| RECORDS SHOWN |

<file path="config.mk">
export PLATFORM = sky130hd
export DESIGN_NAME = display_scanner
export DESIGN_NICKNAME = d
export VERILOG_FILES = /design/src/rtl/display_scanner.sv
export SDC_FILE = /design/constraint.sdc
export NUM_CORES = 1
export LEC_CHECK = 0
export CAP_MARGIN = 15
export CORE_UTILIZATION = 60
export CTS_BUF_LIST = sky130_fd_sc_hd__clkbuf_4 sky130_fd_sc_hd__clkbuf_8 sky130_fd_sc_hd__clkbuf_16
export DETAILED_ROUTE_END_ITERATION = 8
export DONT_BUFFER_PORTS = 1
export GPL_TIMING_DRIVEN = 0
export PLACE_DENSITY_LB_ADDON = 0.2
export SYNTH_ARGS = -nofsm -noshare
export SYNTH_HDL_FRONTEND = slang
export SYNTH_SLANG_ARGS = --single-unit
</file>
<file path="constraint.sdc">
create_clock -name Clk -period 8.29 [get_ports Clk]
set_clock_uncertainty 0.2 [all_clocks]
set_input_delay 0.829 -clock Clk [delete_from_list [all_inputs] [get_ports Clk]]
set_output_delay 0.829 -clock Clk [all_outputs]
set_load 0.02 [all_outputs]
</file>
<file path="src/rtl/display_scanner.sv">
// ---------------------------------------------------------------------------
// display_scanner
// Time-multiplexed scan driver for a 4-digit common-anode 7-segment display.
// A 16-bit value is captured into a shadow register on Load and promoted to
// the displayed (active) register only at a frame wrap. A frame therefore
// never mixes old and new digits.
//
// Optional feature: define LEADING_ZERO_BLANK_EN to darken leading zero
// digits (digit 0 is always lit).
//
// Ports
//   Clk        in   system clock, rising edge
//   Reset_n    in   asynchronous active-low reset
//   Enable     in   1 = scan runs, 0 = scan frozen with all anodes off
//   Load       in   single-cycle strobe capturing ValueIn into the shadow
//   ValueIn    in   [3:0] -> digit 0 (rightmost) ... [15:12] -> digit 3
//   BlankMask  in   bit i forces digit i dark
//   BinOut     out  nibble of the current digit (to hex decoder BinIn)
//   AnodeOut   out  active-low digit enables, at most one bit low
//   DigitIdx   out  current digit slot index
//   FrameTick  out  1-cycle pulse on the 3->0 digit wrap
// ---------------------------------------------------------------------------
module display_scanner #(
   parameter int unsigned REFRESH_DIV  = 50000,
   parameter int unsigned BLANK_CYCLES = 64
) (
   input  logic        Clk,
   input  logic        Reset_n,
   input  logic        Enable,
   input  logic        Load,
   input  logic [15:0] ValueIn,
   input  logic [3:0]  BlankMask,
   output logic [3:0]  BinOut,
   output logic [3:0]  AnodeOut,
   output logic [1:0]  DigitIdx,
   output logic        FrameTick
);

   localparam int unsigned CntW     = (REFRESH_DIV > 1) ? $clog2(REFRESH_DIV) : 1;
   localparam logic [CntW-1:0] CntMax   = CntW'(REFRESH_DIV - 1);
   localparam logic [CntW-1:0] BlankEnd = CntW'(BLANK_CYCLES);

   logic [CntW-1:0] refCnt;
   logic [15:0]     shadow;
   logic [15:0]     active;
   logic            pending;
   logic            slotEnd;
   logic            frameWrap;
   logic            lzb;
   logic            anodeOn;

   assign slotEnd   = Enable && (refCnt == CntMax);
   assign frameWrap = slotEnd && (DigitIdx == 2'd3);

   // Scan counters, frame tick and tear-free shadow -> active promotion
   always_ff @(posedge Clk or negedge Reset_n) begin
      if (!Reset_n) begin
         refCnt    <= '0;
         DigitIdx  <= 2'd0;
         shadow    <= 16'h0000;
         active    <= 16'h0000;
         pending   <= 1'b0;
         FrameTick <= 1'b0;
      end else begin
         if (!Enable || slotEnd) begin
            refCnt <= '0;
         end else begin
            refCnt <= refCnt + CntW'(1);
         end

         if (slotEnd) begin
            DigitIdx <= DigitIdx + 2'd1;
         end

         FrameTick <= frameWrap;

         // The old shadow is promoted even when a new Load lands on the wrap
         if (frameWrap && pending) begin
            active <= shadow;
         end

         if (Load) begin
            shadow  <= ValueIn;
            pending <= 1'b1;
         end else if (frameWrap) begin
            pending <= 1'b0;
         end
      end
   end

   // Nibble for the current digit, valid even while blanked
   always_comb begin
      BinOut = 4'h0;
      case (DigitIdx)
         2'd0:    BinOut = active[3:0];
         2'd1:    BinOut = active[7:4];
         2'd2:    BinOut = active[11:8];
         default: BinOut = active[15:12];
      endcase
   end

`ifdef LEADING_ZERO_BLANK_EN
   // Digit i is a leading zero when nibbles i..3 are all zero
   always_comb begin
      lzb = 1'b0;
      case (DigitIdx)
         2'd0:    lzb = 1'b0;
         2'd1:    lzb = (active[15:4] == 12'h000);
         2'd2:    lzb = (active[15:8] == 8'h00);
         default: lzb = (active[15:12] == 4'h0);
      endcase
   end
`else
   assign lzb = 1'b0;
`endif

   // Anode is lit only after the anti-ghosting window of each slot
   always_comb begin
      anodeOn  = Enable && (refCnt >= BlankEnd) && !BlankMask[DigitIdx] && !lzb;
      AnodeOut = 4'b1111;
      if (anodeOn) begin
         AnodeOut = ~(4'b0001 << DigitIdx);
      end
   end

endmodule
</file>
== After elaboration in Yosys (flattened, before gate mapping) ==
Cells that the tools add are included.

* Output and inout port bits: 11
* Input port bits: 24
* Bits in registers: 52
* Word-level logic and storage cells: 33

* Shift-type cells: 1
* Equality and inequality tests: 4
* Order comparisons: 2
* Bitwise operators: 1
* Reduce and logical (&&, ||, !) cells: 10
* Mux-type cells: 7
* Add/sub/neg operators: 2

{| class="wikitable"
|+ Operators by type and width
! kind !! count
|-
| adder 16 x 1 -> 16 bit (second input constant) || 1
|-
| equality test 16 bit (second input constant) || 1
|-
| greater-or-equal comparator 16 x 7 -> 1 bit (second input constant) || 1
|-
| 2-to-1 mux 16 bit || 1
|-
| one-hot mux 4 bit (3 select lines) || 1
|-
| logical AND 1 bit || 5
|-
| equality test 2 bit (second input constant) || 2
|-
| 2-to-1 mux 4 bit || 1
|-
| NOT 4 bit || 1
|-
| << shifter 1 x 2 -> 4 bit (first input constant) || 1
|-
| < comparator 2 x 3 -> 1 bit (second input constant) || 1
|-
| 2-to-1 mux 1 bit || 3
|-
| adder 2 x 1 -> 2 bit (second input constant) || 1
|-
| binary-select mux 1 bit (select 2 bit) || 1
|-
| equality test 2 x 1 -> 1 bit (second input constant) || 1
|-
| zero test 1 bit || 2
|-
| zero test 2 bit || 1
|-
| nonzero test 2 bit || 1
|-
| logical OR 1 bit || 1
|}

== Longest topological paths before layout ==
Gate-level depths: netlist of run 1.

* Depth in word-level cells: 5
* Depth in mapped cells: 7
* Mapped depth without buffers: 5

== Least setup slack after synthesis of run 1 ==
No wires, ideal clock.

* Kind: input -> output
* Start point: in BlankMask[3]
* End point: out AnodeOut[0]
* Arrival time: 1.793 ns
* Data required time: 7.261 ns
* Setup slack: 5.468 ns
* Stages on the path: 3
* Cells stage by stage: mux4_2 nor3_1 nand2_1

* Word-level cells in the longest chain between the ends: 5

{| class="wikitable"
|+ Ends and longest elaborated chain
! item !! line !! RTL
|-
| from (decl) || 32 || <nowiki>input logic [3:0] BlankMask,</nowiki>
|-
| binary-select mux 1 bit (select 2 bit) || 119 || <nowiki>anodeOn = Enable && (refCnt >= BlankEnd) && !BlankMask[DigitIdx] && !lzb;</nowiki>
|-
| 2-to-1 mux 1 bit (implied by the code) || 119 ||
|-
| zero test 1 bit || 119 ||
|-
| logical AND 1 bit || 119 ||
|-
| 2-to-1 mux 4 bit || 121 || <nowiki>if (anodeOn) begin</nowiki>
|-
| to (decl) || 34 || <nowiki>output logic [3:0] AnodeOut,</nowiki>
|}

Every way passes these cells. The select of a mux whose other input is x is not followed.

== Worst setup path after layout of run 1 ==
* Start point: reg DigitIdx[0]
* End point: out AnodeOut[3]

* Word-level cells in the longest chain between the ends: 5

{| class="wikitable"
|+ Ends and longest elaborated chain
! item !! line !! RTL
|-
| from (decl) || 35 || <nowiki>output logic [1:0] DigitIdx,</nowiki>
|-
| from (signal assigned) || 72 || <nowiki>DigitIdx <= DigitIdx + 2'd1;</nowiki>
|-
| binary-select mux 1 bit (select 2 bit) || 119 ||
|-
| 2-to-1 mux 1 bit (implied by the code) || 119 ||
|-
| zero test 1 bit || 119 ||
|-
| logical AND 1 bit || 119 ||
|-
| 2-to-1 mux 4 bit * || 121 ||
|}

Every way passes the cells marked *; elsewhere a longest branch is shown, timed or not. The select of a mux whose other input is x is not followed.

==> results.md, run 1 <==
* Post-Syn Instances at 194
* Core area at between 0.003 and 0.004 sq mm
* Largest area contributor in the netlist: dfrtp_1
* Power density over the cells at 170.6 mW/mm^2
* Synth warn at 0
* P_sw at 0.00009599 W
* Post-CTS Resized at 0
* CTS Buf Count at 5
* Worst path cell trace: mux4_2 > nor3_1 > nand2_1
* Vias in the first global route at approximately 1,600
* Slowest stage delay, CP at about 0.59 ns
* Final Routed Wirelength at 4579 um
* Initial antenna violation count at 0
* Worst Path Arrival at between 2 and 2.5 ns
* Share of cells above drive strength 1 at between 20% and 30%
* Sequential Power Share at 60.6%
* Static leakage at ~1.2 nW
* Gr usage total at 23.17%
* Status: finished clean
* Maximum clock path buffer count at 2
* Routed Antenna Nets at 0
* Worst skew pair latency at 0.30 ns
* Fmax at 325.1 MHz
* CP Max Fanout at 6
* Startpoint class of the critical path: register
* Slowest library cell on the worst path: dfrtp_1
* Via count at around 1,500
* Register-to-register setup slack at 5.38 ns
* Critical Path Start: DigitIdx[0]
* Register area share after synthesis at between 50% and 60%
* Critical path type: register to primary output
* Die footprint at 0.004291 sq mm
* Cell variety after synth at 29
* First-pass GRT wire length at ~7300 um
* Clock power frac at between 30% and 40%
* Crit path to: AnodeOut[3]
* Net count of the mapped netlist at 225
* H-tree levels at 2
* Crit path buf inv count at 0
* Slew margin rel. at between 60% and 70%
* Initial DRC count at 72
* Die width at around 66 um
* GRT overflow at 0
* Yosys top cell area share at 53.77%
* Sw frac at 21.59%
* Final RePlAce weighted congestion at 0.8804
* Num rows at 22
* Final setup violation count at 0
* Average size of a mapped cell at roughly 12 sq um
* Maximum vdd drop at 161.6 uV
* Fillers at 270
* PortBufs at 0
* WP depth at 3
* Data required, critical path at 7.26 ns
* CP Capture Type: primary output
* Die span in y at 65.51 um
* Area of the multi-input gates at 0.001016 sq mm
* CTS clock-pin slew for the worst setup and hold paths at 0.09 ns
* Setup TNS at 0 ns
* Register area at roughly 0.0013 sq mm
* Logic pwr share at 5.1%
* Hold Path Class: input pin to asynchronous set/reset pin
* #FFs+latches synth at 52
* Fin crit share at 37.10%
* Cell internal pwr at 0.0003485 W
* # nets final at 234
* ANT cells at 0
* Post-DP HPWL at 3199 um
* IO Count at 35
* Synth top area cells: dfrtp_1, mux2_2, mux2_4
* MaxCap Viol Count at 0
* Worst-Margin Slew at 0.5754 ns
* Hold Vio Cnt, Final at 0
* Initial Utilization at between 60% and 70%
* R2r endpoint: refCnt[12]
* DRC violations left at 0
* Drt pass-1 iters at 4
* Average wire per standard cell at 18.24 um
* CTS Root Cell: clkbuf_8
* CTS tree: built
* Synthesis-to-layout area growth at 7.704%
* RR Startpoint: refCnt[12]
* Number of max-slew violations in the final report at 0
* Fin crit period at 3.076 ns
* Largest net degree at the start of global routing at 53
* Critical path's top delay family: simple AND/OR/NAND/NOR gates
* Cell area after synthesis at 0.002420 sq mm
* Power, Total at 0.0004445 W
* RSZ-0062 raised after global routing: no
* Vias per cell at 5.817
* Clk sinks at 52
* Path depth of the worst reg2reg path at 5
-- cell type report --
class | count | share of cell area, %
sequential | 52 | 49.93
multi-input combinational | 121 | 38.98
clock buffer | 7 | 3.697
tap | 48 | 2.304
inverter | 15 | 2.160
buffer | 6 | 1.776
timing repair buffer | 2 | 1.152
-- worst min-delay path by stage --
stage                     startpoint    endpoint  slack (ns)  depth (start not counted)
after detailed placement   shadow[9]   active[9]        0.29                          1
after global routing         Reset_n   shadow[5]       0.002                          0
after global placement     refCnt[0]   refCnt[0]        0.27                          1
after CTS                    Reset_n   refCnt[5]       0.005                          0
final                        Reset_n  active[15]        0.02                          0
after floorplan            refCnt[0]   refCnt[0]        0.25                          1
-- sequential cells by signal, indices dropped and copies added (netlist names) --
| register | count |
|---|---|
| FrameTick | 1 |
| DigitIdx | 2 |
| pending | 1 |
| active | 16 |
| refCnt | 16 |
| shadow | 16 |
-- placed cells by master, fill, tap and decap left out --
master | netlist | layout
buf_12 | 1 | 2
buf_6 | 1 | 1
nand3_1 | 6 | 6
a222oi_1 | 4 | 4
o21ai_0 | 1 | 1
clkbuf_1 | 3 | 3
and3_1 | 1 | 1
xor2_1 | 2 | 2
or4_1 | 1 | 1
nor2_1 | 21 | 21
mux2_4 | 10 | 10
mux2i_1 | 4 | 4
inv_1 | 15 | 15
ha_1 | 7 | 7
o221ai_1 | 1 | 1
dfrtp_1 | 52 | 52
mux2_2 | 23 | 23
or4_4 | 2 | 2
a31oi_1 | 1 | 1
dlygate4sd3_1 | 0 | 1
and2_1 | 1 | 1
nor3_1 | 5 | 5
or3_1 | 1 | 1
nand2_1 | 7 | 7
clkbuf_8 | 0 | 7
buf_1 | 1 | 1
nand4_1 | 3 | 3
or3b_2 | 1 | 1
xnor2_1 | 12 | 12
nor4_1 | 6 | 6
mux4_2 | 1 | 1
-- synth_stat cells (all sizes together) --
cell type	instances
nand3	6
o21ai	1
ha	7
buf	3
mux2	33
mux4	1
or3b	1
nand4	3
nor3	5
or4	3
nand2	7
and3	1
mux2i	4
clkbuf	3
nor2	21
a31oi	1
nor4	6
inv	15
and2	1
dfrtp	52
xnor2	12
o221ai	1
or3	1
xor2	2
a222oi	4
-- power by group through the flow --
stage	Combinational, W	Sequential [W]	Clock, W
final	0.0000226	0.000269	0.000153
after global routing	0.0000251	0.000270	0.000165
after CTS	0.0000179	0.000269	0.000155
after detailed placement	0.0000179	0.000274	0
after global placement	0.0000171	0.000273	0
after floorplan	0.0000151	0.000272	0
-- timing repair --
action | CTS | global route
hold buffers | 0 | 2
setup buffers | 0 | 0
endpoints found under the hold margin | 0 | 26
-- cells by family (layout without fill, tap and decap cells) --
kind of cell | count (synthesis) | in the layout | synth area share, %
adder cells (fa/ha/maj) | 7 | 7 | 3.619
XOR/XNOR | 14 | 14 | 5.067
AO/OA/AOI/OAI | 7 | 7 | 2.482
AND/OR/NAND/NOR | 55 | 55 | 11.32
buffers and inverters | 21 | 30 | 4.240
multiplexers | 38 | 38 | 19.49
flip-flops | 52 | 52 | 53.77
-- metal layers --
metal  GRT usage [%]  wire [um]  vias up
met3           7.118        228        4
met5               0          0        -
met4           5.163         26        0
met2           41.88       2457       27
li1                -          -      689
met1           26.70       1867      740
-- per-stage QoR --
step                setup WS, ns  utilization [%]  cell area [sq um]  std cells  hold slack, ns
finish                     5.214            69.11               2606        251         0.01994
global route               5.092            69.11               2606        251        0.002355
CTS                        5.208            68.31               2576        249        0.005422
detailed placement         5.378            65.76               2480        242          0.2914
global placement           5.388            65.76               2480        242          0.2742
floorplan                  5.468                -               2420        194          0.2536
-- worst register-to-register path, stage by stage (launching register included) --
cell and delay [ns]:
dfrtp_1 0.43, or4_4 0.55, or4_4 0.55, o21ai_0 0.48, clkbuf_1 0.44, nor2_1 0.12
No activity file was read; power rests on OpenSTA's default activity.
==> run 2, diff against run 1 <==
==> constraint.sdc (replaced) <==
create_clock -name Clk -period 3.1 [get_ports Clk]
set_clock_uncertainty 0.2 [all_clocks]
set_input_delay 0.31 -clock Clk [delete_from_list [all_inputs] [get_ports Clk]]
set_output_delay 0.31 -clock Clk [all_outputs]
set_load 0.02 [all_outputs]
==> results.md, run 2 (synthesis results as in run 1) <==
* Status: finished clean (unchanged)
* # nets final at 251 (was 234)
* Critical path's most frequent cell: or4_4
* Worst Path Arrival at 2.87 ns (was 2.05 ns)
* Clk sinks at 52 (unchanged)
* Sw frac at 21.93% (was 21.59%)
* Maximum clock path buffer count at 2 (unchanged)
* Initial DRC count at 80 (was 72)
* Cell internal pwr at 0.0009471 W (was 0.0003485 W)
* Core area at 0.003771 sq mm (unchanged)
* Routed Antenna Nets at 0 (unchanged)
* Worst path cell trace: or4_4 > or4_4 > o21ai_0 > clkbuf_1 > nor2_1 (was mux4_2 > nor3_1 > nand2_1)
* Die width at 65.51 um (unchanged)
* Hold Path Class: input pin to register (was input pin to asynchronous set/reset pin)
* CTS Buf Count at 5 (unchanged)
* Slowest library cell on the worst path: or4_4 (was dfrtp_1)
* Slew margin rel. at 61.20% (was 60.54%)
* Die footprint at 0.004291 sq mm (unchanged)
* Average wire per standard cell at 17.33 um (was 18.24 um)
* Data required, critical path at 3.07 ns (was 7.26 ns)
* Final setup violation count at 0 (unchanged)
* Critical path type: register to register (was register to primary output)
* Most frequent cells in the layout: dfrtp_1, mux2_2, nor2_1 (unchanged)
* Critical path's top delay family: simple AND/OR/NAND/NOR gates (unchanged)
* Sequential Power Share at 59.3% (was 60.6%)
* Gr usage total at 24.39% (was 23.17%)
* PortBufs at 0 (unchanged)
* Fmax at roughly 350 MHz
* CP Max Fanout at 10 (was 6)
* CP Capture Type: register (was primary output)
* Number of max-slew violations in the final report at 0 (unchanged)
* Startpoint class of the critical path: register (unchanged)
* ANT cells at 0 (unchanged)
* Crit path buf inv count at 1 (was 0)
* CTS clock-pin slew for the worst setup and hold paths at 0.09 ns (about the same)
* Static leakage at 1.226 nW (was 1.152 nW)
* CTS tree: built (unchanged)
* Final RePlAce weighted congestion at 0.8804 (unchanged)
* Fin crit share at 93.46%
* CTS Root Cell: clkbuf_8 (unchanged)
* Largest net degree at the start of global routing at 53 (unchanged)
* Drt pass-1 iters at 5 (was 4)
* DRC violations left at 0 (unchanged)
* Num rows at 22 (unchanged)
* Final Routed Wirelength at 4645 um (was 4579 um)
* RSZ-0062 raised after global routing: no (unchanged)
* Vias per cell at 5.743 (was 5.817)
* First-pass GRT wire length at 7734 um (was 7341 um)
* Die span in y at 65.51 um (unchanged)
* IO Count at 35 (unchanged)
* Setup TNS at 0 ns (unchanged)
* Slowest stage delay, CP at 0.56 ns (was 0.59 ns)
* Share of cells above drive strength 1 at 21.36% (was 23.15%)
* Initial Utilization at 64.17% (unchanged)
* Fin crit period at 2.897 ns
* H-tree levels at 2 (unchanged)
* Vias in the first global route at 1,619 (was 1,551)
* Power density over the cells at 435.8 mW/mm^2 (was 170.6 mW/mm^2)
* Most common cell after layout, fill and taps aside: dfrtp_1 (unchanged)
* Synthesis-to-layout area growth at 15.05% (was 7.704%)
* Core Util, Final at 73.82% (was 69.11%)
* Post-DP HPWL at 3199 um (unchanged)
* P_sw at 0.0002660 W (was 0.00009599 W)
* Initial antenna violation count at 0 (unchanged)
* GRT overflow at 0 (unchanged)
* Worst-Margin Slew at 0.5659 ns (was 0.5754 ns)
* MaxCap Viol Count at 0 (unchanged)
* Worst skew pair latency at 0.30 ns (about the same)
* Logic pwr share at 6.8% (was 5.1%)
* Post-CTS Resized at 0 (unchanged)
* Clock power frac at 33.9% (was 34.4%)
* Biggest regs: active (16), refCnt (16), shadow (16) (unchanged)
* Hold Vio Cnt, Final at 0 (unchanged)
* Via count at 1,539 (was 1,460)
* Maximum vdd drop at 437.2 uV (was 161.6 uV)
-- run 2: cell count changes in the layout (fill, tap and decap cells not counted) --
cell           previous run  this run
buf_16                    0         1
buf_12                    2         1
dlygate4sd3_1             1        18
-- run 2: final cells by class --
type                       count  area, sq um
fill                         247        987.2
clock buffer                   7        96.34
timing repair buffer          19        207.7
buffer                         6        46.29
multi-input combinational    121         1016
inverter                      15        56.30
sequential                    52         1301
tap                           48        60.06
-- run 2: per-stage QoR --
step / power [W] / hold WS [ns] / cells / setup WS (ns) / instance area [sq um]
floorplan: 0.0007678 / -0.1856 / 194 / 0.3673 / 2420
global placement: 0.0007768 / -0.1846 / 242 / 0.2784 / 2480
detailed placement: 0.0007814 / -0.1844 / 242 / 0.2413 / 2480
CTS: 0.001219 / 0.1056 / 268 / 0.2194 / 2784
global route: 0.001258 / 0.1290 / 268 / 0.09017 / 2784
finish: 0.001213 / 0.1128 / 268 / 0.2029 / 2784
-- run 2: routing by layer --
metal	vias to the layer above	GRT usage, %	wire length [um]
met3	6	6.771	231
met1	774	28.60	1884
met5	-	0	0
met2	38	43.69	2468
li1	721	-	-
met4	0	6.250	61
-- run 2: timing repair --
action / in CTS / in global routing
hold buffers: 19 / 0
hold endpoints to repair: 70 / 0
setup buffers: 0 / 0
-- run 2: final timing paths --
check                        endpoint  cells past startpoint       start  slack (ns)
min                         refCnt[5]                      2      Enable        0.11
min reg2reg                 refCnt[0]                      1   refCnt[0]        0.30
max in group asynchronous   active[3]                      2     Reset_n        2.16
max reg2reg                 refCnt[9]                      5  refCnt[12]        0.20
min in group asynchronous  refCnt[10]                      2     Reset_n        0.31
max                         refCnt[9]                      5  refCnt[12]        0.20
-- run 2: power groups by stage --
stage / combinational (W) / clock, W / sequential (W)
6_report: 0.0000828 / 0.000411 / 0.000720
5_1_grt: 0.0000915 / 0.000444 / 0.000723
4_1_cts: 0.0000834 / 0.000416 / 0.000720
3_5_place_dp: 0.0000479 / 0 / 0.000733
3_3_place_gp: 0.0000457 / 0 / 0.000731
2_1_floorplan: 0.0000403 / 0 / 0.000727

| TASK TO COMPLETE |
Starting at the first line of the listing, retype every line up to and including the one with "hex decoder BinIn)".

| ANSWER SECTION |
<file path="config.mk">
export PLATFORM = sky130hd
export DESIGN_NAME = display_scanner
export DESIGN_NICKNAME = d
export VERILOG_FILES = /design/src/rtl/display_scanner.sv
export SDC_FILE = /design/constraint.sdc
export NUM_CORES = 1
export LEC_CHECK = 0
export CAP_MARGIN = 15
export CORE_UTILIZATION = 60
export CTS_BUF_LIST = sky130_fd_sc_hd__clkbuf_4 sky130_fd_sc_hd__clkbuf_8 sky130_fd_sc_hd__clkbuf_16
export DETAILED_ROUTE_END_ITERATION = 8
export DONT_BUFFER_PORTS = 1
export GPL_TIMING_DRIVEN = 0
export PLACE_DENSITY_LB_ADDON = 0.2
export SYNTH_ARGS = -nofsm -noshare
export SYNTH_HDL_FRONTEND = slang
export SYNTH_SLANG_ARGS = --single-unit
</file>
<file path="constraint.sdc">
create_clock -name Clk -period 8.29 [get_ports Clk]
set_clock_uncertainty 0.2 [all_clocks]
set_input_delay 0.829 -clock Clk [delete_from_list [all_inputs] [get_ports Clk]]
set_output_delay 0.829 -clock Clk [all_outputs]
set_load 0.02 [all_outputs]
</file>
<file path="src/rtl/display_scanner.sv">
// ---------------------------------------------------------------------------
// display_scanner
// Time-multiplexed scan driver for a 4-digit common-anode 7-segment display.
// A 16-bit value is captured into a shadow register on Load and promoted to
// the displayed (active) register only at a frame wrap. A frame therefore
// never mixes old and new digits.
//
// Optional feature: define LEADING_ZERO_BLANK_EN to darken leading zero
// digits (digit 0 is always lit).
//
// Ports
//   Clk        in   system clock, rising edge
//   Reset_n    in   asynchronous active-low reset
//   Enable     in   1 = scan runs, 0 = scan frozen with all anodes off
//   Load       in   single-cycle strobe capturing ValueIn into the shadow
//   ValueIn    in   [3:0] -> digit 0 (rightmost) ... [15:12] -> digit 3
//   BlankMask  in   bit i forces digit i dark
//   BinOut     out  nibble of the current digit (to hex decoder BinIn)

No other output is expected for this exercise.